Thursday, September 13, 2018

A Better Hash Table

Reading A new fast hash table in response to Google’s new fast hash table got me thinking about hash tables again. I wrote an implementation of his last hash table design back in January. It worked well, but memory usage was higher than I would like, and this new design promised to improve that.

However, this time he didn't explain the design, just shared the code. So it took me a little bit to figure out exactly how it worked. The basics are straightforward but there are a few tricky parts.

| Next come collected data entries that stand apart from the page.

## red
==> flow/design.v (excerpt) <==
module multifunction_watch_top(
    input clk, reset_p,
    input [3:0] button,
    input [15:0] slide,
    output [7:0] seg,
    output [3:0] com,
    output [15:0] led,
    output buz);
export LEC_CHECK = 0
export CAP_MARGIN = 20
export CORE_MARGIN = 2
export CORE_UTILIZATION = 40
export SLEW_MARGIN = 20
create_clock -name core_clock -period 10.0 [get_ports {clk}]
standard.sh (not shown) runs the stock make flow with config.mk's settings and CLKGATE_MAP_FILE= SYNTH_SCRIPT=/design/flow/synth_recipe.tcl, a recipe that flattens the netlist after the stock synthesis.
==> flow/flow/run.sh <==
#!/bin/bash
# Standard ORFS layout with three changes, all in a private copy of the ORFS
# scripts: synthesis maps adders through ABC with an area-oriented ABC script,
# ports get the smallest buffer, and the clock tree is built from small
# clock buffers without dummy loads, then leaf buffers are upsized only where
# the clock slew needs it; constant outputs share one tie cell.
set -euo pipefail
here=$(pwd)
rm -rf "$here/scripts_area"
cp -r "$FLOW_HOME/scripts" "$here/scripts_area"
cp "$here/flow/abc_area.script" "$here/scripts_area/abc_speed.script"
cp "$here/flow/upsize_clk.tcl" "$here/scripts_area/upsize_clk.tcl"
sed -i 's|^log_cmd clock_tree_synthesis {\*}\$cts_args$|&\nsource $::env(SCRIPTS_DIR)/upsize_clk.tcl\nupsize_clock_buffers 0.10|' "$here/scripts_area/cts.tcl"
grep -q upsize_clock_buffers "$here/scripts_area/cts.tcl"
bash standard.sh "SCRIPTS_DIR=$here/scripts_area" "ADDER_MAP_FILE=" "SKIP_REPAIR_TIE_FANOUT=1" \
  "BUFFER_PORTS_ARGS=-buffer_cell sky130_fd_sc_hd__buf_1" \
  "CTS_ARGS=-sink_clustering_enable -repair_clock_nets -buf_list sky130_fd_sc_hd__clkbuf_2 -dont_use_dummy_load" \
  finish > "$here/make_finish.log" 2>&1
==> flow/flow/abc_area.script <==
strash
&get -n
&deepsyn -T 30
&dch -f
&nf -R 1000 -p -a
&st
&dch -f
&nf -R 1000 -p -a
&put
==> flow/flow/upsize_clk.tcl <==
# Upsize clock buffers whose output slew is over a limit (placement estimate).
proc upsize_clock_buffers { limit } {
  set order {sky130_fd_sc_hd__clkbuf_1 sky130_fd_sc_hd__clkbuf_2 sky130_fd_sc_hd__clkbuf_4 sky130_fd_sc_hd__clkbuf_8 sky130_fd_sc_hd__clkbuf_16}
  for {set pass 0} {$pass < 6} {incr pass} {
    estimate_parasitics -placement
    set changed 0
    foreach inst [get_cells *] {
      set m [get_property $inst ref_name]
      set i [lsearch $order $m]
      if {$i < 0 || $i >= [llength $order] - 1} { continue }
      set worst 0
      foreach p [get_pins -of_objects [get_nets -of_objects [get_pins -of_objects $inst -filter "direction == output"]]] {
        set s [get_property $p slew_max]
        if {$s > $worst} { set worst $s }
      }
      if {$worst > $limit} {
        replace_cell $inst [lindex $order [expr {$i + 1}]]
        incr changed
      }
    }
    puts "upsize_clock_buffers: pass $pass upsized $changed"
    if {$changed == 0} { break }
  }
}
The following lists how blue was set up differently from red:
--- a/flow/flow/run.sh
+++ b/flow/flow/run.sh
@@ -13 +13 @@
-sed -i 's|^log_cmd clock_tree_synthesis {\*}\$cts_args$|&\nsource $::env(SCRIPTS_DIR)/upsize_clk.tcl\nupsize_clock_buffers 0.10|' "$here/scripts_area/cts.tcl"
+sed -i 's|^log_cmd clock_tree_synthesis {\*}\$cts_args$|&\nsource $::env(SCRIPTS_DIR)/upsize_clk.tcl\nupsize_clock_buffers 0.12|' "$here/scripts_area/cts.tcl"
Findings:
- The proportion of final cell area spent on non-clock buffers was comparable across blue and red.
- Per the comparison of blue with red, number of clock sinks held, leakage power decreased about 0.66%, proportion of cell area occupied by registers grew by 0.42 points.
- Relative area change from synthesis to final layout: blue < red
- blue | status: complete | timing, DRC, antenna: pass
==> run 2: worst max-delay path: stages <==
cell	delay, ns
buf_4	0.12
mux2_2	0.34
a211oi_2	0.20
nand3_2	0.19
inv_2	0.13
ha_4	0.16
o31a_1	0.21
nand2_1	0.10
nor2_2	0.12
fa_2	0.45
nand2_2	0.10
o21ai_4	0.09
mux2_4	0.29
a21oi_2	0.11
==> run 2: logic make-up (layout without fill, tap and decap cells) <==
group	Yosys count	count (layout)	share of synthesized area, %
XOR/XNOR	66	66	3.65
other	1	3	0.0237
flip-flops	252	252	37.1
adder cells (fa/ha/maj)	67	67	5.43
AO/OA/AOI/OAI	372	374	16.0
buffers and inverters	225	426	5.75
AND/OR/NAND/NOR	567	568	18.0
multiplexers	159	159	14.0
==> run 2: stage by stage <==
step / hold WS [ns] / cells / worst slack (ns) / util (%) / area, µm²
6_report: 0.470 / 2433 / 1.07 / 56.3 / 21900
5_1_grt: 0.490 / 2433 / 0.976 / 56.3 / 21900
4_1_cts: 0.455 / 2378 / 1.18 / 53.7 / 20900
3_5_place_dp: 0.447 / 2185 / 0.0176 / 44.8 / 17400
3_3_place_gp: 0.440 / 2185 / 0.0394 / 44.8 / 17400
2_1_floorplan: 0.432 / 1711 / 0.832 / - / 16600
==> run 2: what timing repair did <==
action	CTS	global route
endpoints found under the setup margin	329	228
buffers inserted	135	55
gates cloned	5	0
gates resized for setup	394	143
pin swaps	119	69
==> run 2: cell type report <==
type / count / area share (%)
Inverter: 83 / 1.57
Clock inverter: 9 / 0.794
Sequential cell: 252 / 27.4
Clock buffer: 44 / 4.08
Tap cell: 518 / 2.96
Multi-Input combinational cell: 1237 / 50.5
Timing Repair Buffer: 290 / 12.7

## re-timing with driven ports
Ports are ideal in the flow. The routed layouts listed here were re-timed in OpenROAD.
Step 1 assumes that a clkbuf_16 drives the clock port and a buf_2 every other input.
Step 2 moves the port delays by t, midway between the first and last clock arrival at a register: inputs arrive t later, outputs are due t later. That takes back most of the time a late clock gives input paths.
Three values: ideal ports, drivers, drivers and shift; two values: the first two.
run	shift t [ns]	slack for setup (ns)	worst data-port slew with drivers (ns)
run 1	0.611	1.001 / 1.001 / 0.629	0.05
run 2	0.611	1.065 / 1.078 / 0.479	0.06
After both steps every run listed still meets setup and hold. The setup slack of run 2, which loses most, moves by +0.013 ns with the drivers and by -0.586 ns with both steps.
From an optimization exercise on the open Yosys and OpenROAD flow, aimed at small area, a short achievable clock period and few clock cycles per item; shortcuts taken in it are not production practice.
Where RTL was checked, it was by simulation tests only, not by an equivalence proof against the original.
Only the layout flow was run in run 7; the RTL was not checked for function there.

===== flow/run.sh =====
#!/bin/bash
set -euo pipefail
MARGIN=8.0
bash standard.sh synth > synth.log 2>&1
bash standard.sh SETUP_SLACK_MARGIN=$MARGIN "BUFFER_PORTS_ARGS=-buffer_cell sky130_fd_sc_hd__buf_1" finish > layout.log 2>&1

===== config.mk =====
export PLATFORM = sky130hd
export DESIGN_NAME = div
export DESIGN_NICKNAME = div
export VERILOG_FILES = /design/flow/design.v
export SDC_FILE = /design/flow/constraint.sdc
export NUM_CORES = 4
export LEC_CHECK = 0
export CAP_MARGIN = 20
export CORE_MARGIN = 2
export CORE_UTILIZATION = 40
export SLEW_MARGIN = 20
Source: an optimization exercise on an open RTL-to-GDS flow (aim: small area). Production flows keep margins and buffers that such runs may drop. RTL that was checked went through simulation tests only; none was proved equivalent to the original. Power figures rest on the tool's default switching activity, not on a simulated workload.

==> flow/design.v <==
module crt(
	input clk,
	input reset,
	input cs,
	input we,
	input [3:0] addr,
	input [15:0] data_in,
	output [15:0] data_out,
	output irq,
	output vs,
	output hs,
	output ven,
	output [2:0] clksel,
	output [31:0] pixaddr
);
reg [15:0] hb, hv, hf, he, vb, vv, vf, ve;
reg [15:0] fl, fh, sl, sh, ic, ir, cr;
reg [15:0] col, row;
reg [31:0] pa;
reg field;
reg irq_r;
wire wr = cs & we;
wire [15:0] d0 = data_in & {16{~reset}};	 
wire [15:0] d1 = data_in | {16{reset}};		 
function [15:0] pick;
	input [15:0] rv;
	begin
		pick = (d1 & rv) | (d0 & ~rv);
	end
endfunction
wire [15:0] wsel;
genvar k;
generate for (k = 0; k < 16; k = k + 1) begin : dec
	assign wsel[k] = reset | (wr & (addr == k));
end endgenerate
always @(posedge clk) begin
	if (wsel[4'h0]) hb <= pick(16'd44);
	if (wsel[4'h1]) hv <= pick(16'd192);
	if (wsel[4'h2]) hf <= pick(16'd2112);
	if (wsel[4'h3]) he <= pick(16'd2199);
	if (wsel[4'h4]) vb <= pick(16'd5);
	if (wsel[4'h5]) vv <= pick(16'd41);
	if (wsel[4'h6]) vf <= pick(16'd581);
	if (wsel[4'h7]) ve <= pick(16'd584);
	if (wsel[4'h8]) fl <= pick(16'h0000);
	if (wsel[4'h9]) fh <= pick(16'h0001);
	if (wsel[4'hA]) sl <= pick(16'h0080);
	if (wsel[4'hB]) sh <= pick(16'h0000);
	if (wsel[4'hC]) ic <= pick(16'd0);
	if (wsel[4'hD]) ir <= pick(16'd0);
	if (wsel[4'hF]) cr <= pick(16'h0002);
end
reg [15:0] rd;
always @(*) begin
	case (addr)
	4'h0: rd = hb;
	4'h1: rd = hv;
	4'h2: rd = hf;
	4'h3: rd = he;
	4'h4: rd = vb;
	4'h5: rd = vv;
	4'h6: rd = vf;
	4'h7: rd = ve;
	4'h8: rd = fl;
	4'h9: rd = fh;
	4'hA: rd = sl;
	4'hB: rd = sh;
	4'hC: rd = ic;
	4'hD: rd = ir;
	4'hE: rd = 16'h0000;
	default: rd = cr;
	endcase
end
assign data_out = rd;
wire interlaced = cr[1];
function lt16;	 
	input [15:0] a, b;
	integer i;
	reg c;
	begin
		c = 1'b0;
		for (i = 0; i < 16; i = i + 1)
			c = (~a[i] & b[i]) | (~a[i] & c) | (b[i] & c);
		lt16 = c;
	end
endfunction
function [1:0] lteq16;
	input [15:0] a, b;
	reg [15:0] l, e;
	integer i, w;
	begin
		l = ~a & b;
		e = ~(a ^ b);
		for (w = 1; w < 16; w = w * 2)
			for (i = 0; i < 16; i = i + 2 * w) begin
				l[i] = l[i + w] | (e[i + w] & l[i]);
				e[i] = e[i + w] & e[i];
			end
		lteq16 = {l[0], e[0]};
	end
endfunction
wire col_lt_hb = lt16(col, hb);
wire col_lt_hv = lt16(col, hv);
wire row_lt_vb = lt16(row, vb);
wire row_lt_vv = lt16(row, vv);
wire col_0 = ~|col;
wire row_0 = ~|row;
wire col_lt_hf, col_hf;
assign {col_lt_hf, col_hf} = lteq16(col, hf);
wire col_he = (col == he);
wire col_he2 = (col == {1'b0, he[15:1]});
wire col_ic = (col == ic);
wire row_lt_vf, row_vf;
assign {row_lt_vf, row_vf} = lteq16(row, vf);
wire row_ve = (row == ve);
wire row_ir = (row == ir);
wire in_hvideo = ~col_lt_hv & col_lt_hf;
wire in_vvideo = ~row_lt_vv & row_lt_vf;
wire in_video = in_hvideo & in_vvideo;
wire in_hend = col_he | (interlaced & row_ve & col_he2);
wire in_vend = row_ve & (interlaced ? col_he2 : col_he);
wire restart = (row_0 & col_0) | (row_vf & col_hf);
wire ld = reset | restart;
wire sf = ld & field;
wire rowinc = in_hend & in_vvideo;
wire [31:0] xa = ld ? {fh, fl} : pa;
wire ysel = ld ? field : rowinc;
wire [31:0] ya = {32{ysel}} & {sh, sl};
wire [31:0] wa = {{16{sf}}, {16{sf}} & he};
wire [15:0] na = {16{sf}} & ~hv;
wire ci = sf | (~ld & ~rowinc & in_video);
wire [31:0] s1 = xa ^ ya ^ wa;
wire [32:0] c1 = {(xa & ya) | (xa & wa) | (ya & wa), ci};
wire [31:0] n2 = {16'd0, na};
wire [31:0] s2 = s1 ^ c1[31:0] ^ n2;
wire [32:0] c2 = {(s1 & c1[31:0]) | (s1 & n2) | (c1[31:0] & n2), 1'b0};
function [31:0] bk_add;
	input [31:0] a, b;
	reg [31:0] g, p, G, P;
	reg [31:0] gn, pn;
	integer i, d;
	begin
		g = a & b;
		p = a ^ b;
		G = g;
		P = p;
		for (d = 1; d < 32; d = d * 2)
			for (i = 2 * d - 1; i < 32; i = i + 2 * d) begin
				G[i] = G[i] | (P[i] & G[i - d]);
				P[i] = P[i] & P[i - d];
			end
		for (d = 8; d >= 1; d = d / 2)
			for (i = 3 * d - 1; i < 32; i = i + 2 * d) begin
				G[i] = G[i] | (P[i] & G[i - d]);
				P[i] = P[i] & P[i - d];
			end
		bk_add = p ^ {G[30:0], 1'b0};
	end
endfunction
wire [31:0] pa_next = bk_add(s2, c2[31:0]);
always @(posedge clk) begin
	pa <= pa_next;
	field <= reset ? 1'b0 : in_vend ? (interlaced & ~field) : field;
	row <= (reset | in_vend) ? 16'd0 : row + {15'd0, in_hend};
	col <= (reset | in_hend) ? 16'd0 : col + 16'd1;
	irq_r <= ~reset & ~(wr & (addr == 4'hE)) & (irq_r | (cr[15] & row_ir & col_ic));
end
assign hs = col_lt_hb ^ cr[14];
assign vs = row_lt_vb ^ cr[13];
assign ven = in_video & ~cr[0];
assign clksel = cr[7:5];
assign pixaddr = pa;
assign irq = irq_r;
endmodule
Source: an optimization exercise on an open RTL-to-GDS flow (aim: a short achievable clock period and few clock cycles). Production flows keep margins and buffers that such runs may drop.
The RTL was checked by simulation tests, not by an equivalence proof against the original design.

==> willow: inputs <==
==> flow/design.v <==
module mips_pipe (
    input  wire        clk,
    input  wire        rst,
    output wire [31:0] imem_addr,
    input  wire [31:0] imem_rdata,
    output wire [31:0] dmem_addr,
    output wire [31:0] dmem_wdata,
    output wire [3:0]  dmem_be,
    output wire        dmem_read,
    output wire        dmem_write,
    input  wire [31:0] dmem_rdata,
    input  wire [4:0]  dbg_reg_sel,
    output wire [31:0] dbg_reg_data
);
localparam [31:0] RESET_PC = 32'h00400000;
localparam [31:0] RESET_SP = 32'h10211FFC;
localparam integer DIV_BITS = 8;                 
localparam integer DIV_CHUNKS = 32 / DIV_BITS;
reg [31:0] pc;
reg [31:0] regs [1:31];
reg [31:0] hi, lo;
reg        m_ld, m_st;
reg [31:0] m_addr, m_wdata;
reg [3:0]  m_be;
reg [1:0]  m_size;           
reg        m_uns;
reg [4:0]  m_rd;
reg        mul_pend;
reg [32:0] mul_a, mul_b;
reg        dv_busy;
reg [2:0]  dv_left;          
reg [31:0] dv_q;             
reg [31:0] dv_r;             
reg [31:0] dv_d;             
reg [33:0] dv_d3;            
reg        dv_qneg, dv_rneg;
assign dmem_addr  = m_addr;
assign dmem_wdata = m_wdata;
assign dmem_be    = m_be;
assign dmem_read  = m_ld;
assign dmem_write = m_st;
wire [15:0] ld_half = m_addr[1] ? dmem_rdata[31:16] : dmem_rdata[15:0];
wire [7:0]  ld_byte = m_addr[0] ? ld_half[15:8] : ld_half[7:0];
reg  [31:0] ld_data;
always @(*) begin
    case (m_size)
        2'd0:    ld_data = {{24{~m_uns & ld_byte[7]}}, ld_byte};
        2'd1:    ld_data = {{16{~m_uns & ld_half[15]}}, ld_half};
        default: ld_data = dmem_rdata;
    endcase
end
wire ld_wb = m_ld && (m_rd != 5'd0);
assign imem_addr = pc;
wire [31:0] ins = imem_rdata;
wire [5:0]  op = ins[31:26];
wire [4:0]  rs = ins[25:21];
wire [4:0]  rt = ins[20:16];
wire [4:0]  rd = ins[15:11];
wire [4:0]  sh = ins[10:6];
wire [5:0]  fn = ins[5:0];
wire [15:0] imm = ins[15:0];
wire [31:0] simm = {{16{imm[15]}}, imm};
wire [31:0] zimm = {16'b0, imm};
wire [31:0] rf_a = (rs == 5'd0) ? 32'b0 : regs[rs];
wire [31:0] rf_b = (rt == 5'd0) ? 32'b0 : regs[rt];
wire [31:0] a = (ld_wb && m_rd == rs) ? ld_data : rf_a;
wire [31:0] b = (ld_wb && m_rd == rt) ? ld_data : rf_b;
reg [31:0] dbg_or;
integer j;
always @(*) begin
    dbg_or = 32'b0;
    for (j = 1; j < 32; j = j + 1)
        dbg_or = dbg_or | (regs[j] & {32{dbg_reg_sel == j}});
end
assign dbg_reg_data = dbg_or;
wire rtype  = (op == 6'h00);
wire i_sll  = rtype && fn == 6'h00;
wire i_srl  = rtype && fn == 6'h02;
wire i_sra  = rtype && fn == 6'h03;
wire i_sllv = rtype && fn == 6'h04;
wire i_srlv = rtype && fn == 6'h06;
wire i_srav = rtype && fn == 6'h07;
wire i_jr   = rtype && fn == 6'h08;
wire i_mfhi = rtype && fn == 6'h10;
wire i_mthi = rtype && fn == 6'h11;
wire i_mflo = rtype && fn == 6'h12;
wire i_mtlo = rtype && fn == 6'h13;
wire i_mult = rtype && fn == 6'h18;
wire i_multu= rtype && fn == 6'h19;
wire i_div  = rtype && fn == 6'h1A;
wire i_divu = rtype && fn == 6'h1B;
wire i_add  = rtype && (fn == 6'h20 || fn == 6'h21);
wire i_sub  = rtype && (fn == 6'h22 || fn == 6'h23);
wire i_and  = rtype && fn == 6'h24;
wire i_or   = rtype && fn == 6'h25;
wire i_xor  = rtype && fn == 6'h26;
wire i_nor  = rtype && fn == 6'h27;
wire i_slt  = rtype && fn == 6'h2A;
wire i_sltu = rtype && fn == 6'h2B;
wire i_j    = (op == 6'h02);
wire i_jal  = (op == 6'h03);
wire i_beq  = (op == 6'h04);
wire i_bne  = (op == 6'h05);
wire i_addi = (op == 6'h08 || op == 6'h09);
wire i_slti = (op == 6'h0A);
wire i_sltiu= (op == 6'h0B);
wire i_andi = (op == 6'h0C);
wire i_ori  = (op == 6'h0D);
wire i_xori = (op == 6'h0E);
wire i_lui  = (op == 6'h0F);
wire i_lb   = (op == 6'h20);
wire i_lh   = (op == 6'h21);
wire i_lw   = (op == 6'h23);
wire i_lbu  = (op == 6'h24);
wire i_lhu  = (op == 6'h25);
wire i_sb   = (op == 6'h28);
wire i_sh   = (op == 6'h29);
wire i_sw   = (op == 6'h2B);
wire i_load  = i_lb | i_lh | i_lw | i_lbu | i_lhu;
wire i_store = i_sb | i_sh | i_sw;
wire i_hilo  = i_mfhi | i_mthi | i_mflo | i_mtlo | i_mult | i_multu | i_div | i_divu;
wire dv_last = dv_busy && (dv_left == 3'd1);
wire stall = dv_busy && !dv_last && i_hilo;
wire signed [32:0] mul_sa = mul_a;
wire signed [32:0] mul_sb = mul_b;
wire signed [65:0] prod = mul_sa * mul_sb;
wire [31:0] hi_eff = dv_last ? dv_hi : mul_pend ? prod[63:32] : hi;
wire [31:0] lo_eff = dv_last ? dv_lo : mul_pend ? prod[31:0]  : lo;
wire [31:0] pc4 = pc + 32'd4;
wire [31:0] sum    = a + (i_lui ? {imm, 16'b0} : (rtype ? b : simm));
wire [31:0] diff   = a - b;
wire signed [31:0] cmp_sa = a;
wire signed [31:0] cmp_sb = i_slti ? simm : b;
wire        lt_s   = cmp_sa < cmp_sb;
wire        lt_u   = a < (i_sltiu ? zimm : b);
wire [4:0]  shamt  = (i_sll | i_srl | i_sra) ? sh : a[4:0];
wire [31:0] shl    = b << shamt;
wire [31:0] shr    = b >> shamt;
wire signed [31:0] sh_sb = b;
wire [31:0] sha    = sh_sb >>> shamt;
reg  [31:0] res;
always @(*) begin
    res = sum;
    if (i_sub)               res = diff;
    if (i_and)               res = a & b;
    if (i_or)                res = a | b;
    if (i_xor)               res = a ^ b;
    if (i_nor)               res = ~(a | b);
    if (i_andi)              res = a & zimm;
    if (i_ori)               res = a | zimm;
    if (i_xori)              res = a ^ zimm;
    if (i_slt | i_slti)      res = {31'b0, lt_s};
    if (i_sltu | i_sltiu)    res = {31'b0, lt_u};
    if (i_sll | i_sllv)      res = shl;
    if (i_srl | i_srlv)      res = shr;
    if (i_sra | i_srav)      res = sha;
    if (i_mfhi)              res = hi_eff;
    if (i_mflo)              res = lo_eff;
    if (i_jal)               res = pc + 32'd8;
end
wire wr_rd = i_sll | i_srl | i_sra | i_sllv | i_srlv | i_srav | i_mfhi | i_mflo |
             i_add | i_sub | i_and | i_or | i_xor | i_nor | i_slt | i_sltu;
wire wr_rt = i_addi | i_slti | i_sltiu | i_andi | i_ori | i_xori | i_lui;
wire [4:0] wdst = i_jal ? 5'd31 : (wr_rd ? rd : rt);
wire       wen  = (wr_rd | wr_rt | i_jal) && !stall;
wire        eq     = (a == b);
wire        taken  = (i_beq & eq) | (i_bne & ~eq);
wire [31:0] br_tgt = pc4 + {simm[29:0], 2'b00};
wire [31:0] j_tgt  = {pc4[31:28], ins[25:0], 2'b00};
wire [31:0] npc    = stall ? pc :
                     i_jr ? a :
                     (i_j | i_jal) ? j_tgt :
                     taken ? br_tgt : pc4;
wire [31:0] ea = a + simm;
reg  [3:0]  st_be;
reg  [31:0] st_data;
always @(*) begin
    if (i_sb) begin
        st_be   = 4'b0001 << ea[1:0];
        st_data = {4{b[7:0]}};
    end else if (i_sh) begin
        st_be   = ea[1] ? 4'b1100 : 4'b0011;
        st_data = {2{b[15:0]}};
    end else begin
        st_be   = 4'b1111;
        st_data = b;
    end
end
reg [31:0] ds_r;
reg [31:0] ds_q;
reg [33:0] ds_r4;
reg [34:0] ds_t1, ds_t2, ds_t3;
integer k;
always @(*) begin
    ds_r = dv_r;
    ds_q = dv_q;
    for (k = 0; k < DIV_BITS / 2; k = k + 1) begin
        ds_r4 = {ds_r, ds_q[31:30]};
        ds_q  = {ds_q[29:0], 2'b00};
        ds_t1 = {1'b0, ds_r4} - {3'b0, dv_d};
        ds_t2 = {1'b0, ds_r4} - {2'b0, dv_d, 1'b0};
        ds_t3 = {1'b0, ds_r4} - {1'b0, dv_d3};
        if (!ds_t3[34]) begin
            ds_r = ds_t3[31:0];
            ds_q[1:0] = 2'd3;
        end else if (!ds_t2[34]) begin
            ds_r = ds_t2[31:0];
            ds_q[1:0] = 2'd2;
        end else if (!ds_t1[34]) begin
            ds_r = ds_t1[31:0];
            ds_q[1:0] = 2'd1;
        end else begin
            ds_r = ds_r4[31:0];
        end
    end
end
wire [31:0] dv_hi = dv_rneg ? -ds_r : ds_r;
wire [31:0] dv_lo = dv_qneg ? -ds_q : ds_q;
wire [31:0] dn = (i_div & a[31]) ? -a : a;
wire [31:0] dd = (i_div & b[31]) ? -b : b;
reg  [2:0]  dn_chunks;
integer c;
always @(*) begin
    dn_chunks = DIV_CHUNKS;
    for (c = DIV_CHUNKS - 1; c >= 0; c = c - 1)
        if ({32'b0, dn} < ({32'b0, dd} << (DIV_BITS * c))) dn_chunks = c;
end
wire [63:0] dn_init = {32'b0, dn} << (32 - DIV_BITS * dn_chunks);
integer i;
always @(posedge clk) begin
    if (rst) begin
        pc <= RESET_PC;
        for (i = 1; i < 32; i = i + 1) regs[i] <= 32'b0;
        regs[29] <= RESET_SP;
        hi <= 32'b0;
        lo <= 32'b0;
        m_ld <= 1'b0;
        m_st <= 1'b0;
        m_addr <= 32'b0;
        m_wdata <= 32'b0;
        m_be <= 4'b0;
        m_size <= 2'b0;
        m_uns <= 1'b0;
        m_rd <= 5'b0;
        mul_pend <= 1'b0;
        mul_a <= 33'b0;
        mul_b <= 33'b0;
        dv_busy <= 1'b0;
        dv_left <= 3'b0;
        dv_q <= 32'b0;
        dv_r <= 32'b0;
        dv_d <= 32'b0;
        dv_d3 <= 34'b0;
        dv_qneg <= 1'b0;
        dv_rneg <= 1'b0;
    end else begin
        pc <= npc;
        if (ld_wb) regs[m_rd] <= ld_data;
        if (wen && wdst != 5'd0) regs[wdst] <= res;
        m_ld    <= i_load && !stall;
        m_st    <= i_store && !stall;
        m_addr  <= ea;
        m_wdata <= st_data;
        m_be    <= st_be;
        m_size  <= (i_lb | i_lbu) ? 2'd0 : (i_lh | i_lhu) ? 2'd1 : 2'd2;
        m_uns   <= i_lbu | i_lhu;
        m_rd    <= rt;
        mul_pend <= 1'b0;
        hi <= hi_eff;
        lo <= lo_eff;
        if (!stall) begin
            if (i_mthi) hi <= a;
            if (i_mtlo) lo <= a;
            if (i_mult | i_multu) begin
                mul_pend <= 1'b1;
                mul_a <= {i_mult & a[31], a};
                mul_b <= {i_mult & b[31], b};
            end
        end
        if (dv_busy) begin
            dv_r <= ds_r;
            dv_q <= ds_q;
            dv_left <= dv_left - 3'd1;
            if (dv_last) dv_busy <= 1'b0;
        end
        if ((i_div | i_divu) && !stall) begin
            if (dn_chunks == 3'd0) begin
                hi <= a;
                lo <= 32'b0;
            end else begin
                dv_busy <= 1'b1;
                dv_left <= dn_chunks;
            end
            dv_r    <= dn_init[63:32];
            dv_q    <= dn_init[31:0];
            dv_d    <= dd;
            dv_d3   <= {2'b0, dd} + {1'b0, dd, 1'b0};
            dv_qneg <= i_div & (a[31] ^ b[31]);
            dv_rneg <= i_div & a[31];
        end
    end
end
endmodule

The data layout is the same as my last version - a flat array of blocks, each holding separate small arrays (e.g. 8 entries) for keys, data, and control information. The advantage of this layout is that it prevents wasting space for padding, while still maintaining locality. It can also be allocated with a single request.

This hash table is chained (i.e. collisions are handled with a linked list) but using empty slots rather than separate allocations. And the chains are not linked with a pointer or an index, but with an index into a set of jump sizes. So we can't link to an arbitrary slot, but only to a particular set of slots relative to the origin. In practice this seems sufficient.

Simple open addressing (e.g. linear probing) ends up with "chains" (probe sequences) containing different hash indexes. This leads to longer searches. We could do something similar, but it's better if we ensure that the chain starting at a certain index only contains entries with that same hash index. That means if you want to insert and the slot is part of another chain then you have to move the other chain from that point on. (If the chains were actual linked lists, you could just move the one element and then link to the rest of the chain. But since we only support certain specific jumps, we can't do that in the general case. And so we need to move the entire rest of the chain.)

I also used Fibonacci hashing which adds an additional hashing step to spread out values more than mod would.

Here's an illustration of how it works. For simplicity I'll use numeric keys and use of hash index of the first (tens) digit (without the additional Fibonacci hashing).

Inserting non-colliding elements is simple.


If we insert a colliding element, we "chain" it.


The chaining might have to skip occupied slots. If we insert 11, 12, and 31 we'd get:


Note: Chaining starts out looking like linear probing but when the chain gets longer the jumps get larger. 

Note: 10 and 30 are "direct hits", whereas 11, 12, and 31 are "chain" slots. We use one bit of the meta data to record this.

When we insert 20 we find its slot is used for a chain so we move the chain from that point on (11,12) so we can insert 20 where it "belongs".


This allows lookups to take advantage of the direct/chain distinction. If we look for 60 we find a chain slot (11) and we know immediately that it's not in the table. Whereas, if we look for 15 (same hash as 10,11,12), we find a direct slot so then we need to follow the chain to determine if the value is present.

When we delete an item from anywhere but the end of the chain, we move the end of the chain into the deleted item's slot, shortening the chain by one without moving all the elements. So if we delete 10 we get:


Note: Deleting 20 would not undo the chain move that was done when we inserted 20. 

I started with a Go implementation, although I'll probably port it to C++ as well. The initial version of the code is on Github.

After some tweaking, the performance is about 10% faster than the previous version, which is not huge, but considering the previous version was very fast, that's not bad. The best part is that it used about half as much memory - exactly the benefit that was promised.